BEGIN

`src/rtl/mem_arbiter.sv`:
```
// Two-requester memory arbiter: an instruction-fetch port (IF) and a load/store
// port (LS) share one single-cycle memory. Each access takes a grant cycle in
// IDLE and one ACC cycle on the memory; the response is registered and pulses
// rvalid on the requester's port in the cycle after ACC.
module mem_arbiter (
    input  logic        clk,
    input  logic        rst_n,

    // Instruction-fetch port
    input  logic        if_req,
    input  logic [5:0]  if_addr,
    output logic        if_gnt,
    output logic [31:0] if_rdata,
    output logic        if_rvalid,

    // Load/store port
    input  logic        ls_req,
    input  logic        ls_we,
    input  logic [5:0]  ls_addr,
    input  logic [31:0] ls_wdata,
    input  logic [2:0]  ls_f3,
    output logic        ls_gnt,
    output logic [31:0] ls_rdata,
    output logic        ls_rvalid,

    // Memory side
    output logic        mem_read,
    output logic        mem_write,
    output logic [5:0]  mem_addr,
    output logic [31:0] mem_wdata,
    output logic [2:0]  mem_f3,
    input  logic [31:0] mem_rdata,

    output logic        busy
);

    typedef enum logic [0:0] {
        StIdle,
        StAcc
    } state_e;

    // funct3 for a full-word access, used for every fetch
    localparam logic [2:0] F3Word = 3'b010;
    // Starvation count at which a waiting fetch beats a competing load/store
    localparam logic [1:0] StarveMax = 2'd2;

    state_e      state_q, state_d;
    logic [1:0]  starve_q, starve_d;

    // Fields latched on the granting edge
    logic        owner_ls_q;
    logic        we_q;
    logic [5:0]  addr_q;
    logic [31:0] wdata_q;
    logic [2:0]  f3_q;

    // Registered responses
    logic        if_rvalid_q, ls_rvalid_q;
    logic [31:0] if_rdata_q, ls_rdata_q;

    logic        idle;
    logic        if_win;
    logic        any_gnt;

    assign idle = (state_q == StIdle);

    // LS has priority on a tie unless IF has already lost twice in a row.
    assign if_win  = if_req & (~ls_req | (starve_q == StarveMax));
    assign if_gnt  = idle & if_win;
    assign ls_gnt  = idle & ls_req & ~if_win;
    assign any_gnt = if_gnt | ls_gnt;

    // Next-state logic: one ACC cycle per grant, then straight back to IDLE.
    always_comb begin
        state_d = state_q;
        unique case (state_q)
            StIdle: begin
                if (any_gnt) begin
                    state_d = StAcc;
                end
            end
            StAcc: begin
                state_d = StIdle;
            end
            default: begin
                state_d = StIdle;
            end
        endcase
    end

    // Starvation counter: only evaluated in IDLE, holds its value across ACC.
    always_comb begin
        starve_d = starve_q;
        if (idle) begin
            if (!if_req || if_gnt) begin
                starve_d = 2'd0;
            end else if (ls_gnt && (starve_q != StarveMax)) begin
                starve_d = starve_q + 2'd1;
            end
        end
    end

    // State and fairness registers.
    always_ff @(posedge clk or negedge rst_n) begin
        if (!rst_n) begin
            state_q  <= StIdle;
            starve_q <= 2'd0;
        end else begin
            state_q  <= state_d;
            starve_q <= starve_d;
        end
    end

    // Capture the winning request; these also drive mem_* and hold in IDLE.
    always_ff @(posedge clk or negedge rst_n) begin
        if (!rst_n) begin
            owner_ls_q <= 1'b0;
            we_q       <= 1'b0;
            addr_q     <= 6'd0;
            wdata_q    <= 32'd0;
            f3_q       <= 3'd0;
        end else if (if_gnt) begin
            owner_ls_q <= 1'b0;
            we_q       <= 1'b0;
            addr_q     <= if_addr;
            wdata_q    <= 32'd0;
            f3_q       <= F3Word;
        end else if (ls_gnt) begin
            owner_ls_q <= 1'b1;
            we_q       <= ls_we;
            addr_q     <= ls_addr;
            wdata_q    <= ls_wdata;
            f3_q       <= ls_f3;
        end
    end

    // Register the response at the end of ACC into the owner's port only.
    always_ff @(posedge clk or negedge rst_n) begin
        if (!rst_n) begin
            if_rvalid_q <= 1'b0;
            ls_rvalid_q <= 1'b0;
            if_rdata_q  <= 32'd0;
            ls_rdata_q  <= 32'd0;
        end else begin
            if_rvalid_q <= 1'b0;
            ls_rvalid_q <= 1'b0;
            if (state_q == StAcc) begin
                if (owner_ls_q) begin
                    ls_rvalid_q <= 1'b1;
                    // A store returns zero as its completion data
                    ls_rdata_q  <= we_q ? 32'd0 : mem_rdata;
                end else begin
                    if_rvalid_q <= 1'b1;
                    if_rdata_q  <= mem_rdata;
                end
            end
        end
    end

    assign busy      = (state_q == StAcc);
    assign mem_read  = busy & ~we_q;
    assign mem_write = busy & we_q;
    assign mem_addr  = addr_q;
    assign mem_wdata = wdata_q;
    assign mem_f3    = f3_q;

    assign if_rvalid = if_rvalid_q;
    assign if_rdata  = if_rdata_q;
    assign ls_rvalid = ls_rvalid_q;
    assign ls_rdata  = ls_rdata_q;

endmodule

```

END

**INSTRUCTIONS FOR THE TASK**
Scan the records for lines with the word "Starvation". Report how many, with no other words.

**TASK RESULT**
2